- Exercise aim:
Start with the first line of the data and end with the line that holds "File: src/rtl/pd_wake_seq.sv"; write out each one exactly.
....
File: src/rtl/pd_wake_pkg.sv
package pd_wake_pkg;
  typedef enum logic [2:0] {
    ST_IDLE,
    ST_GRACE,
    ST_DOWN,
    ST_SETTLE,
    ST_IRQ
  } pd_state_e;
endpackage

File: src/rtl/pd_wake_cnt.sv
module pd_wake_cnt #(
  parameter int unsigned W = 5
) (
  input  logic clk_i,
  input  logic rst_ni,
  input  logic ce_i,
  input  logic clr_i,
  output logic tc_o
);
  logic [W-1:0] cnt_q;

  always_ff @(posedge clk_i or negedge rst_ni) begin
    if (!rst_ni)     cnt_q <= '0;
    else if (clr_i)  cnt_q <= '0;
    else if (ce_i)   cnt_q <= cnt_q + W'(1);
  end

  // terminal count: enabled increment from all ones
  assign tc_o = ce_i & ~clr_i & (&cnt_q);

  AST_CNT_STEP: assert property (@(posedge clk_i) disable iff (!rst_ni)
    (ce_i && !clr_i) |=> (cnt_q == ($past(cnt_q) + W'(1))));
  AST_CNT_CLEAR: assert property (@(posedge clk_i) disable iff (!rst_ni)
    clr_i |=> (cnt_q == '0));
endmodule

File: src/rtl/pd_wake_merge.sv
module pd_wake_merge #(
  parameter int unsigned N_USR = 8
) (
  input  logic [N_USR-1:0] usr_irq_i,
  input  logic             card_irq_i,
  input  logic             key_irq_i,
  input  logic             route_i,
  output logic             wake_o
);
  logic any_src;

  assign any_src = (|usr_irq_i) | card_irq_i | key_irq_i;
  assign wake_o  = route_i & any_src;
endmodule

File: src/rtl/pd_wake_seq.sv
module pd_wake_seq
  import pd_wake_pkg::*;
#(
  parameter int unsigned N_USR    = 8,
  parameter int unsigned GRACE_W  = 5,
  parameter int unsigned SETTLE_W = 9
) (
  input  logic             clk_i,
  input  logic             rst_ni,
  input  logic             pd_req_i,
  input  logic             wake_route_i,
  input  logic [N_USR-1:0] usr_irq_i,
  input  logic             card_irq_i,
  input  logic             key_irq_i,
  output logic             ana_off_o,
  output logic             cpu_irq_o
);
  pd_state_e state_q, state_d;
  logic      wake;
  logic      g_ce, g_tc;
  logic      s_ce, s_tc;

  pd_wake_merge #(.N_USR(N_USR)) u_merge (
    .usr_irq_i  (usr_irq_i),
    .card_irq_i (card_irq_i),
    .key_irq_i  (key_irq_i),
    .route_i    (wake_route_i),
    .wake_o     (wake)
  );

  // grace counter runs on every edge that keeps the request alive with no wake
  assign g_ce = pd_req_i & ~wake & ((state_q == ST_IDLE) | (state_q == ST_GRACE))
              | pd_req_i & (state_q == ST_IDLE);
  // settle counter counts the wake edge itself as the first
  assign s_ce = (state_q == ST_SETTLE)
              | (wake & (state_q == ST_DOWN))
              | (wake & pd_req_i & (state_q == ST_GRACE));

  pd_wake_cnt #(.W(GRACE_W)) u_grace_cnt (
    .clk_i  (clk_i),
    .rst_ni (rst_ni),
    .ce_i   (g_ce),
    .clr_i  (~g_ce),
    .tc_o   (g_tc)
  );

  pd_wake_cnt #(.W(SETTLE_W)) u_settle_cnt (
    .clk_i  (clk_i),
    .rst_ni (rst_ni),
    .ce_i   (s_ce),
    .clr_i  (~s_ce),
    .tc_o   (s_tc)
  );

  always_comb begin
    state_d = state_q;
    unique case (state_q)
      ST_IDLE:   if (pd_req_i) state_d = ST_GRACE;
      ST_GRACE: begin
        if (!pd_req_i)  state_d = ST_IDLE;
        else if (wake)  state_d = ST_SETTLE;  // wake beats terminal count
        else if (g_tc)  state_d = ST_DOWN;
      end
      ST_DOWN:   if (wake) state_d = ST_SETTLE;
      ST_SETTLE: if (s_tc) state_d = ST_IRQ;
      ST_IRQ:    if (!pd_req_i) state_d = ST_IDLE;
      default:   state_d = ST_IDLE;
    endcase
  end

  always_ff @(posedge clk_i or negedge rst_ni) begin
    if (!rst_ni) state_q <= ST_IDLE;
    else         state_q <= state_d;
  end

  // release is combinational: the clock is stopped while down
  assign ana_off_o = (state_q == ST_DOWN) & ~wake;
  assign cpu_irq_o = (state_q == ST_IRQ);

  AST_DOWN_FROM_GRACE: assert property (@(posedge clk_i) disable iff (!rst_ni)
    (state_q == ST_DOWN && $past(state_q) != ST_DOWN) |-> $past(state_q == ST_GRACE));
  AST_IRQ_AFTER_SETTLE: assert property (@(posedge clk_i) disable iff (!rst_ni)
    $rose(cpu_irq_o) |-> $past(state_q == ST_SETTLE));
  AST_OFF_IRQ_EXCL: assert property (@(posedge clk_i) disable iff (!rst_ni)
    !(ana_off_o && cpu_irq_o));
  AST_UNROUTED_HOLD: assert property (@(posedge clk_i) disable iff (!rst_ni)
    (state_q == ST_DOWN && !wake_route_i) |=> (state_q == ST_DOWN));
  AST_IDLE_QUIET: assert property (@(posedge clk_i) disable iff (!rst_ni)
    (state_q == ST_IDLE && !pd_req_i) |=> (state_q == ST_IDLE));
  AST_GRACE_WAKE: assert property (@(posedge clk_i) disable iff (!rst_ni)
    (state_q == ST_GRACE && pd_req_i && wake) |=> (state_q == ST_SETTLE));
endmodule

File: config.mk
export PLATFORM = sky130hd
export DESIGN_NAME = pd_wake_seq
export DESIGN_NICKNAME = d
export VERILOG_FILES = /design/src/rtl/pd_wake_pkg.sv /design/src/rtl/pd_wake_cnt.sv /design/src/rtl/pd_wake_merge.sv /design/src/rtl/pd_wake_seq.sv
export SDC_FILE = /design/constraint.sdc
export NUM_CORES = 1
export LEC_CHECK = 0
export BUFFER_PORTS_ARGS = -buffer_cell sky130_fd_sc_hd__buf_2
export CAP_MARGIN = 20
export CORE_MARGIN = 1.5
export CORE_UTILIZATION = 53
export CTS_CLUSTER_DIAMETER = 150
export DETAILED_ROUTE_END_ITERATION = 6
export GPL_ROUTABILITY_DRIVEN = 0
export GPL_TIMING_DRIVEN = 1
export HOLD_SLACK_MARGIN = 0.05
export PLACE_DENSITY_LB_ADDON = 0.05
export SLEW_MARGIN = 25
export SYNTH_ARGS = -nofsm -noshare
export SYNTH_HDL_FRONTEND = slang
export SYNTH_SLANG_ARGS = --single-unit
File: constraint.sdc
create_clock -name clk_i -period 2.5 [get_ports clk_i]
set_input_delay 0.25 -clock clk_i [delete_from_list [all_inputs] [get_ports clk_i]]
set_output_delay 0.25 -clock clk_i [all_outputs]
set_load 0.02 [all_outputs]
* Yosys cells after proc, flatten, opt, wreduce, memory -nomap -nowiden
Cells that the tools add are included. W data, S select, Z words.
Operators by class: add/subtract/negate cells 2, equal/unequal tests 9, mux-type cells 10, bitwise logic cells 17, reduce and logical (&&, ||, !) cells 5
Operator list (count):
- $mux W3 | 7
- $pmux W3 S5 | 1
- $and A1 B1 Y1 | 10
- $reduce_and A5 Y1 | 2
- $add A9 B1 Y9 const B | 1
- $mux W9 | 1
- $reduce_and A9 Y1 | 1
- $ne A2 B2 Y1 const B | 4
- $reduce_or A8 Y1 | 1
- $eq A3 B2 Y1 const B | 2
- $or A1 B1 Y1 | 6
- $add A5 B1 Y5 const B | 1
- $mux W5 | 1
- $ne A4 B4 Y1 const B | 1
- $eq A3 B1 Y1 const B | 1
- $eq A3 B3 Y1 const B | 1
- $logic_not A3 Y1 | 1
- $not A1 Y1 | 1
Word-level totals: register bits after elaboration 17, input port bits 14, output and inout port bits 2, logic and storage cells 46

* Logic depth before layout (Yosys ltp)
depth in word-level cells 13, depth in mapped cells 9, depth with buffers taken out 9

* Hierarchy
From an unflattened synthesis, not the netlist that was laid out.
Unflattened totals: cells, all modules 98, area total of the unflattened synthesis 975.9 µm²
By module, submodules not included:
- pd_wake_cnt (u_settle_cnt) | instances 1, cells an instance 45, area each 446.7 µm², sequential area each 225.2 µm²
- pd_wake_cnt (u_grace_cnt) | instances 1, cells an instance 24, area each 284.0 µm², sequential area each 125.1 µm²
- pd_wake_seq | instances 1, cells an instance 24, area each 219.0 µm², sequential area each 75.1 µm²
- pd_wake_merge | instances 1, cells an instance 5, area each 26.3 µm², sequential area each 0.0 µm²

* Least setup slack after synthesis
Ideal clock, no wire load.
path type register to register, from reg u_settle_cnt.cnt_q[0], to reg state_q[0], setup time 0.125 ns, arrival 1.815 ns, required time 2.375 ns, slack 0.561 ns, stages on the path, launching flop included 10, buffers on the path 0, period minus slack after synthesis 1.939 ns, cell sequence dfrtp_1 -> ha_1 -> nand3_1 -> nor2_1 -> and3_1 -> ha_1 -> inv_1 -> a31oi_1 -> o311ai_4 -> mux2_2
On the way: cells in the longest elaborated chain, start to end 4
RTL lines:
- start: declaration | RTL line pd_wake_cnt.sv:10 | logic [W-1:0] cnt_q;
- start signal: assignment | RTL line pd_wake_cnt.sv:15 | else if (ce_i) cnt_q <= cnt_q + W'(1);
- $reduce_and A9 Y1 | RTL line pd_wake_cnt.sv:19 | assign tc_o = ce_i & ~clr_i & (&cnt_q);
- $and A1 B1 Y1 | RTL line pd_wake_cnt.sv:19
- $ne A2 B2 Y1 (no source line)
- $reduce_and A5 Y1 (no source line)
- end signal: assignment | RTL line pd_wake_seq.sv:73 | else state_q <= state_d;
- end: declaration | RTL line pd_wake_seq.sv:18 | pd_state_e state_q, state_d;
No other way between the ends. A chain may end at the register's enable or synchronous reset.

* Final worst setup path
Ends and elaborated chain as after synthesis.

==> impl_metrics.csv <==
group,metric,value,unit
pwr,seq_power_share,0.469,
route,dr.pass1.iters,6,
floorplanning,dieArea,1970,um^2
yosys,yosysSeqAreaShare,0.469,
yosys,synth_cell_types,33,
critical_path,setup.worst_path.class,"register to register",
grt,top_usage_layer,"met2",
clock_network,clock_latency,0.28,ns
sta,fin_hold_ws,0.402,ns
clock_network,root_buffer,"clkbuf_4",
grt,grtUsageTotal,0.186,
yosys,synth-edff-count,0,
critical_path,path_cells,"ha_1, nand3_1, nor2_1, and3_1, ha_1, inv_1, a31oi_1, o311ai_4, mux2_2",
yosys,ys.flop_type,"dfrtp_1",
floorplanning,io_pins,16,
route,ant_nets,0,
route,drt-initial-drc-count,14,
sta,finalCritPeriodShare,0.851,
layout,drive_above_1_share,0.233,
layout,nFillCells,120,
layout,area_growth,13.7,%
pwr,p_leak,0.494,nW
yosys,syn_area,907,um^2
status,status,"finished clean",
grt,grt_pass1_vias,603,
layout,final_core_util,0.661,
floorplanning,die_w,44.4,um
critical_path,crit_buf_inv,1,
clock_network,cts_setup_buffers,0,
pwr,intPower,535,uW
yosys,yosys_warnings,0,
clock_network,clk_pin_slew_worst_paths,0.10,ns
grt,grt_overflow,0,
clock_network,clock_sinks,17,
sta,fin_crit,2.13,ns
yosys,postSynthAreaPerCell,10.7,um^2
critical_path,cpPeakStageDelay,0.39,ns
pwr,swShare,0.370,
critical_path,arrival,2.30,ns
critical_path,cp_top_family,"simple AND/OR/NAND/NOR gates",
floorplanning,core-area,1560,um^2
pwr,combPwrFrac,0.363,
critical_path,cpMaxStageDelayCell,"dfrtp_1",
layout,nNetsFinal,122,
sta,fin_setup_tns,0,ns
critical_path,crit_required,2.68,ns
job,cap_viol_max_count,0,
route,via_per_inst,5.47,
pwr,power.clock.fraction,0.169,
route,route.detailed.drc,0,
sta,slew_viol_final,0,
pwr,ir_worst_vdd,0.424,mV
grt,met2_usage,0.294,
critical_path,critPathCaptureType,"register",
yosys,async_flop_share,1.00,
sta,maxSlewHeadroom,0.736,
sta,fmax,470,MHz
pwr,power.density,824,nW/um^2
critical_path,cpMostUsedCell,"ha_1",
grt,grt_util_met1,0.234,
floorplanning,row_count,14,
clock_network,clock_path_buffers,2,
placement,port_buffers,15,
sta,tightest_slew,0.393,ns
clock_network,cts_hold_buf,1,
sta,finalHoldViolations,0,
critical_path,cp-start-kind,"register",
grt,met3_usage,0.0653,
critical_path,crit_fanout,4,
route,totalWireLength,1.51,mm
clock_network,cts_tree,"yes",
route,vias,651,
floorplanning,die_y,44.4,um
clock_network,post_cts_resized,0,
sta,setup-violations-final,0,
grt,grt_max_degree,18,
yosys,ys_seq_elements,17,
layout,diodes,0,
floorplanning,initial_core_util,0.582,
grt,antenna_found_initial,0,
yosys,yosysTopAreaCellShare,0.469,
pwr,p_sw,314,uW
placement,dp.final_hpwl,1.13,mm
yosys,syn_inst,85,
min_path,min_path_type,"primary input to async pin",
sta,fin_skew,0.00276,ns
clock_network,h-tree-depth,1,
yosys,netlist_top_cells_area,"dfrtp_1 47%, ha_1 5.5%, nor2_1 5.0%, xnor2_1 3.9%, xor2_1 3.9%",
clock_network,cts_buffers,3,
yosys,synth_nets,103,
grt,grt_pass1_wl,2.58,mm
sta,rsz0062_at_grt,"false",
route,wl_per_cell,12.7,um
yosys,yosys.area.top_type,"dfrtp_1",
-- final timing paths --
kind,start,depth (start not counted),slack [ns],to
setup reg to reg,u_settle_cnt.cnt_q[0],9,0.37,state_q[0]
min in group clk_i,pd_req_i,4,0.41,u_grace_cnt.cnt_q[4]
hold reg to reg,u_grace_cnt.cnt_q[0],1,0.47,u_grace_cnt.cnt_q[0]
hold / removal,rst_ni,2,0.40,u_settle_cnt.cnt_q[6]
setup / recovery,u_settle_cnt.cnt_q[0],9,0.37,state_q[0]
max in group asynchronous,rst_ni,2,1.83,u_grace_cnt.cnt_q[4]
-- registers in the layout, summed over array words and instances, names as in the netlist --
| register | cells |
|---|---|
| state_q | 3 |
| u_settle_cnt.cnt_q | 9 |
| u_grace_cnt.cnt_q | 5 |
-- through the flow --
| step | cells | setup WS (ns) | total power [mW] | instance area, um^2 |
|---|---|---|---|---|
| after CTS | 119 | 0.372 | 0.860 | 1030 |
| after global routing | 119 | 0.189 | 0.917 | 1030 |
| final | 119 | 0.372 | 0.850 | 1030 |
| after global placement | 114 | 0.464 | 0.708 | 995 |
| after floorplan | 85 | 0.561 | 0.639 | 907 |
| after detailed placement | 114 | 0.396 | 0.712 | 995 |
-- cell usage in the layout, fill, tap and decap left out, types with 2 or more instances in the layout --
cell type / count
dfrtp_1: 17
buf_2: 15
nor2_1: 12
nor2b_1: 5
inv_1: 4
xor2_1: 4
xnor2_1: 4
ha_1: 4
nand3_1: 3
nand2_1: 3
clkbuf_4: 3
nand3b_1: 2
a21oi_1: 2
nor3b_1: 2
and3_1: 2
-- power by group through the flow --
stage / registers [mW] / clock network, mW / logic, mW
final: 0.398 / 0.143 / 0.308
after global routing: 0.411 / 0.167 / 0.339
after CTS: 0.398 / 0.151 / 0.311
after detailed placement: 0.404 / 0 / 0.308
after global placement: 0.401 / 0 / 0.306
after floorplan: 0.355 / 0 / 0.284
-- Yosys cell counts, types with 3 or more instances --
master and instances:
nand3_1 3, inv_1 4, nor2_1 12, xnor2_1 4, dfrtp_1 17, xor2_1 4, nor2b_1 5, ha_1 4
nand2_1 3
-- per-layer routing --
layer,wire length [um],vias up
li1,-,334
met1,733,297
met2,686,18
met3,78,2
met4,13,0
met5,0,-
-- layout make-up --
cell class	count	area [um^2]	share of cell area
flip-flops and latches	17	425	0.413
multi-input cells	62	459	0.445
clock buffers	4	26.3	0.0255
repair buffers	16	85.1	0.0825
well taps	16	20.0	0.0194
inverters	4	15.0	0.0146
-- cell families after synthesis --
family	count (synthesis)	synth area share
AND/OR/NAND/NOR	36	0.218
multiplexers	2	0.0234
XOR/XNOR	8	0.0772
adder cells (fa/ha/maj)	4	0.0552
buffers and inverters	6	0.0248
flip-flops	17	0.469
AO/OA/AOI/OAI	12	0.132
(Power assumes the default switching activity.)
....
- Answer to the problem:
File: src/rtl/pd_wake_pkg.sv
package pd_wake_pkg;
  typedef enum logic [2:0] {
    ST_IDLE,
    ST_GRACE,
    ST_DOWN,
    ST_SETTLE,
    ST_IRQ
  } pd_state_e;
endpackage

File: src/rtl/pd_wake_cnt.sv
module pd_wake_cnt #(
  parameter int unsigned W = 5
) (
  input  logic clk_i,
  input  logic rst_ni,
  input  logic ce_i,
  input  logic clr_i,
  output logic tc_o
);
  logic [W-1:0] cnt_q;

  always_ff @(posedge clk_i or negedge rst_ni) begin
    if (!rst_ni)     cnt_q <= '0;
    else if (clr_i)  cnt_q <= '0;
    else if (ce_i)   cnt_q <= cnt_q + W'(1);
  end

  // terminal count: enabled increment from all ones
  assign tc_o = ce_i & ~clr_i & (&cnt_q);

  AST_CNT_STEP: assert property (@(posedge clk_i) disable iff (!rst_ni)
    (ce_i && !clr_i) |=> (cnt_q == ($past(cnt_q) + W'(1))));
  AST_CNT_CLEAR: assert property (@(posedge clk_i) disable iff (!rst_ni)
    clr_i |=> (cnt_q == '0));
endmodule

File: src/rtl/pd_wake_merge.sv
module pd_wake_merge #(
  parameter int unsigned N_USR = 8
) (
  input  logic [N_USR-1:0] usr_irq_i,
  input  logic             card_irq_i,
  input  logic             key_irq_i,
  input  logic             route_i,
  output logic             wake_o
);
  logic any_src;

  assign any_src = (|usr_irq_i) | card_irq_i | key_irq_i;
  assign wake_o  = route_i & any_src;
endmodule

File: src/rtl/pd_wake_seq.sv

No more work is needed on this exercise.